Thursday, January 21, 2010

Ohio Prescription Database Fight

According to the Cleveland Plain Dealer, the Buckeye State Sheriffs' Association is working with the Ohio State Board of Pharmacy to write a law requiring doctors, nurses, dentists and others who write prescriptions for narcotic pain killers to consult a database. This is meant to prevent patient drug abuse.

According to the paper, Ohio would be the second state after Nevada to have this requirement.

However, doctor groups are expected to oppose this law because it adds another requirement.

Jeff Smith, director of government relations at the Ohio State Medical Association, said the group would likely oppose any mandate on doctors forcing them to check a database for prescriptions.

"We're not ready to agree to that kind of administrative burden on the Ohio physicians," Smith said, adding that it would hit doctors at a time when they are seeing more patients and implementing their own electronic medical records.

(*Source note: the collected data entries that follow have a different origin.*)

**src/hdl/pif_pkg.sv**
```systemverilog
// Shared definitions for the parallel configuration port
// Byte and word widths, fixed burst address, FSM state enums
// Write-FIFO entry, load strobe and pad bundles
`default_nettype none

package pif_pkg;

  localparam int PIF_BYTE_W     = 8;                          // One host byte
  localparam int PIF_WORD_BYTES = 4;                          // Bytes per data word
  localparam int PIF_WORD_W     = PIF_BYTE_W * PIF_WORD_BYTES; // 32-bit data word
  localparam int PIF_LONG_BIT   = 7;                          // Address bit for long write

  // Port address that holds during a burst
  localparam logic [PIF_BYTE_W-1:0] PIF_FIXED_ADDR = 8'hA0;

  // Write sequencer
  typedef enum logic [2:0] {
    WR_OFF   = 3'd0,  // Port off
    WR_ADDR  = 3'd1,  // Waiting for address byte
    WR_SHORT = 3'd2,  // Short command, push entry
    WR_B0    = 3'd3,
    WR_B1    = 3'd4,
    WR_B2    = 3'd5,
    WR_B3    = 3'd6,  // Last data byte, push entry
    WR_BURST = 3'd7   // Next group or back to idle
  } pif_wr_state_e;

  // Read sequencer
  typedef enum logic [2:0] {
    RD_OFF = 3'd0,
    RD_B0  = 3'd1,  // Waits on FIFO not empty
    RD_B1  = 3'd2,
    RD_B2  = 3'd3,
    RD_B3  = 3'd4   // Pops the FIFO
  } pif_rd_state_e;

  // Write-FIFO entry, address on top
  typedef struct packed {
    logic [PIF_BYTE_W-1:0] addr;
    logic [PIF_WORD_W-1:0] data;
  } pif_wr_entry_t;

  // Sequencer to assembler strobes
  typedef struct packed {
    logic                      load_addr;  // Capture address byte
    logic [PIF_WORD_BYTES-1:0] load_byte;  // One per data byte
    logic                      next_beat;  // Burst continues
  } pif_load_t;

  // Host-side outputs
  typedef struct packed {
    logic                  vldo;
    logic                  vldo_en;
    logic [PIF_BYTE_W-1:0] dout;
    logic                  dout_en;
  } pif_pad_t;

endpackage

`default_nettype wire

```
**src/hdl/fcb_pif_top.sv**
```systemverilog
// Parallel configuration port top level
// Port-on gating, write sequencer, assembler and read serializer
`default_nettype none

module fcb_pif_top
(
  input  wire logic                           fcb_sys_clk,
  input  wire logic                           fcb_sys_rst_n,
  input  wire logic                           fcb_sys_stm,       // Test mode
  input  wire logic                           fcb_pif_en,        // Port enable
  input  wire logic                           fcb_pif_vldi,
  input  wire logic [pif_pkg::PIF_BYTE_W-1:0] fcb_pif_di,
  input  wire logic                           frwf_crf_empty,
  input  wire logic [pif_pkg::PIF_WORD_W-1:0] frwf_crf_rd_data,
  output pif_pkg::pif_pad_t                   fcb_pif_pad,
  output logic                                fpif_frwf_pif_on,
  output logic                                fpif_frwf_wff_wr_en,
  output logic                                fpif_frwf_crf_rd_en,
  output pif_pkg::pif_wr_entry_t              fpif_frwf_wff_wr_data
);

  import pif_pkg::*;

  logic      pif_on;
  pif_load_t load;  // Sequencer to assembler

  assign pif_on           = fcb_sys_stm & fcb_pif_en;
  assign fpif_frwf_pif_on = pif_on;

  pif_wr_fsm pif_wr_fsm_i (
    .fcb_sys_clk   (fcb_sys_clk),
    .fcb_sys_rst_n (fcb_sys_rst_n),
    .pif_on        (pif_on),
    .vldi          (fcb_pif_vldi),
    .din           (fcb_pif_di),
    .load          (load),
    .wr_en         (fpif_frwf_wff_wr_en)
  );

  pif_wr_assembler pif_wr_assembler_i (
    .fcb_sys_clk   (fcb_sys_clk),
    .fcb_sys_rst_n (fcb_sys_rst_n),
    .pif_on        (pif_on),
    .din           (fcb_pif_di),
    .load          (load),
    .entry         (fpif_frwf_wff_wr_data)
  );

  pif_rd_serializer pif_rd_serializer_i (
    .fcb_sys_clk   (fcb_sys_clk),
    .fcb_sys_rst_n (fcb_sys_rst_n),
    .pif_on        (pif_on),
    .crf_empty     (frwf_crf_empty),
    .crf_data      (frwf_crf_rd_data),
    .crf_rd_en     (fpif_frwf_crf_rd_en),
    .pad           (fcb_pif_pad)
  );

endmodule

`default_nettype wire

```
**src/hdl/pif_rd_serializer.sv**
```systemverilog
// Read-back path of the parallel configuration port
// Unloads one config read FIFO word as four bytes, then pops it
// Pad output-enables
`default_nettype none

module pif_rd_serializer
(
  input  wire logic                           fcb_sys_clk,
  input  wire logic                           fcb_sys_rst_n,
  input  wire logic                           pif_on,
  input  wire logic                           crf_empty,  // Read FIFO empty
  input  wire logic [pif_pkg::PIF_WORD_W-1:0] crf_data,   // Read FIFO head word
  output logic                                crf_rd_en,  // Pop after byte 3
  output pif_pkg::pif_pad_t                   pad
);

  import pif_pkg::*;

  pif_rd_state_e state_q;
  pif_rd_state_e state_ns;

  logic [$clog2(PIF_WORD_BYTES)-1:0] byte_sel;
  logic                              vldo;

  always_ff @(posedge fcb_sys_clk or negedge fcb_sys_rst_n)
  begin
    if (!fcb_sys_rst_n)
    begin
      state_q <= RD_OFF;
    end
    else if (pif_on)
    begin
      state_q <= state_ns;
    end
    else
    begin
      state_q <= RD_OFF;  // Restart from byte 0 next time
    end
  end

  always_comb
  begin
    state_ns  = state_q;
    byte_sel  = '0;
    vldo      = 1'b0;
    crf_rd_en = 1'b0;

    case (state_q)
      RD_OFF:  state_ns = RD_B0;
      RD_B0:
      begin
        if (!crf_empty)
        begin
          vldo     = 1'b1;  // Byte 0 straight off the FIFO head
          state_ns = RD_B1;
        end
      end
      RD_B1:
      begin
        byte_sel = 2'd1;
        vldo     = 1'b1;
        state_ns = RD_B2;
      end
      RD_B2:
      begin
        byte_sel = 2'd2;
        vldo     = 1'b1;
        state_ns = RD_B3;
      end
      RD_B3:
      begin
        byte_sel  = 2'd3;
        vldo      = 1'b1;
        crf_rd_en = 1'b1;
        state_ns  = RD_B0;  // Back to back if more words
      end
      default: state_ns = RD_OFF;
    endcase

    // Quiet pads and no pop once the port drops
    if (!pif_on)
    begin
      vldo      = 1'b0;
      crf_rd_en = 1'b0;
    end
  end

  // Byte mux and pad drive
  assign pad.dout    = crf_data[byte_sel*PIF_BYTE_W +: PIF_BYTE_W];
  assign pad.vldo    = vldo;
  assign pad.vldo_en = pif_on;  // Low when port is off
  assign pad.dout_en = vldo;

  // Pop only at byte 3, after three gapless bytes
  a_rd_en_b3 : assert property (
    @(posedge fcb_sys_clk) disable iff (!fcb_sys_rst_n)
    crf_rd_en |-> (state_q == RD_B3) && $past(vldo) && $past(vldo, 2) && $past(vldo, 3)
  ) else $error("crf_rd_en outside byte 3");

endmodule

`default_nettype wire

```
**src/hdl/pif_wr_assembler.sv**
```systemverilog
// Address and data byte registers for the write path
// Burst address increment with fixed-address hold
// Write-FIFO entry formation
`default_nettype none

module pif_wr_assembler
(
  input  wire logic                           fcb_sys_clk,
  input  wire logic                           fcb_sys_rst_n,
  input  wire logic                           pif_on,
  input  wire logic [pif_pkg::PIF_BYTE_W-1:0] din,    // Live host byte
  input  wire pif_pkg::pif_load_t             load,   // From sequencer
  output pif_pkg::pif_wr_entry_t              entry   // To write FIFO
);

  import pif_pkg::*;

  logic [PIF_BYTE_W-1:0] addr_q;
  logic [PIF_BYTE_W-1:0] data_q [0:PIF_WORD_BYTES-2];  // Bytes 0 to 2
  logic [PIF_BYTE_W-1:0] top_byte;

  // Address register, also the burst counter
  always_ff @(posedge fcb_sys_clk or negedge fcb_sys_rst_n)
  begin
    if (!fcb_sys_rst_n)
    begin
      addr_q <= '0;
    end
    else if (pif_on)
    begin
      if (load.load_addr)
      begin
        addr_q <= din;
      end
      else if (load.next_beat && (addr_q != PIF_FIXED_ADDR))
      begin
        addr_q <= addr_q + 1'b1;  // Next register in the burst
      end
    end
  end

  // Lower data bytes
  always_ff @(posedge fcb_sys_clk)
  begin
    for (int i = 0; i < PIF_WORD_BYTES - 1; i++)
    begin
      if (pif_on && load.load_byte[i])
      begin
        data_q[i] <= din;
      end
    end
  end

  // Byte 3 is taken live in its own cycle
  assign top_byte = load.load_byte[3] ? din : '0;

  always_comb
  begin
    entry.addr = addr_q;
    if (addr_q[PIF_LONG_BIT])
    begin
      entry.data = {top_byte, data_q[2], data_q[1], data_q[0]};  // LSB first on the bus
    end
    else
    begin
      entry.data = '0;  // Short command carries no data
    end
  end

endmodule

`default_nettype wire

```
**src/hdl/pif_wr_fsm.sv**
```systemverilog
// Write sequencer for the host byte stream
// Tracks address and data bytes, issues load strobes and FIFO push
`default_nettype none

module pif_wr_fsm
(
  input  wire logic                           fcb_sys_clk,
  input  wire logic                           fcb_sys_rst_n,
  input  wire logic                           pif_on,   // Test mode and port enable
  input  wire logic                           vldi,     // Host byte strobe
  input  wire logic [pif_pkg::PIF_BYTE_W-1:0] din,      // Host byte
  output pif_pkg::pif_load_t                  load,     // Strobes to assembler
  output logic                                wr_en     // Write-FIFO push
);

  import pif_pkg::*;

  pif_wr_state_e state_q;
  pif_wr_state_e state_ns;

  // State register, forced to OFF while port is off
  always_ff @(posedge fcb_sys_clk or negedge fcb_sys_rst_n)
  begin
    if (!fcb_sys_rst_n)
    begin
      state_q <= WR_OFF;
    end
    else if (pif_on)
    begin
      state_q <= state_ns;
    end
    else
    begin
      state_q <= WR_OFF;
    end
  end

  // Next state and strobes
  always_comb
  begin
    state_ns = state_q;
    load     = '0;
    wr_en    = 1'b0;

    case (state_q)
      WR_OFF:
      begin
        state_ns = WR_ADDR;  // Only reached with pif_on high
      end

      WR_ADDR:
      begin
        if (vldi)
        begin
          load.load_addr = 1'b1;
          // Bit 7 picks long write
          if (din[PIF_LONG_BIT])
          begin
            state_ns = WR_B0;
          end
          else
          begin
            state_ns = WR_SHORT;
          end
        end
      end

      WR_SHORT:
      begin
        wr_en    = 1'b1;  // One cycle after the address byte
        state_ns = WR_ADDR;
      end

      WR_B0:
      begin
        if (vldi)
        begin
          load.load_byte[0] = 1'b1;
          state_ns          = WR_B1;
        end
      end

      WR_B1:
      begin
        if (vldi)
        begin
          load.load_byte[1] = 1'b1;
          state_ns          = WR_B2;
        end
      end

      WR_B2:
      begin
        if (vldi)
        begin
          load.load_byte[2] = 1'b1;
          state_ns          = WR_B3;
        end
      end

      WR_B3:
      begin
        // Top byte goes straight from din into the entry
        if (vldi)
        begin
          load.load_byte[3] = 1'b1;
          wr_en             = 1'b1;
          state_ns          = WR_BURST;
        end
      end

      WR_BURST:
      begin
        if (vldi)
        begin
          load.load_byte[0] = 1'b1;  // First byte of next group
          load.next_beat    = 1'b1;  // Bump address
          state_ns          = WR_B1;
        end
        else
        begin
          state_ns = WR_ADDR;  // Gap ends the burst
        end
      end

      default:
      begin
        state_ns = WR_OFF;
      end
    endcase

    // Port falling mid-command, drop the push
    if (!pif_on)
    begin
      wr_en = 1'b0;
    end
  end

  // Push needs the port on now and on the previous edge
  a_wr_en_port_on : assert property (
    @(posedge fcb_sys_clk) disable iff (!fcb_sys_rst_n)
    wr_en |-> pif_on && $past(pif_on)
  ) else $error("wr_en while port off");

endmodule

`default_nettype wire

```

Doctors receive training on what to look for and how to evaluate potential patients who are doctor shopping for dangerous pain medications, Smith said.

However, he said, the statewide doctor's association is willing to work with the pharmacy board to understand why physicians aren't already voluntarily participating.

What are your thoughts on this? It often is the pharmacist who is required to verify that patients are not doctor shopping and abusing prescriptions. This bill attacks the problem from another angle. Is it more effective this way or through pharmacies?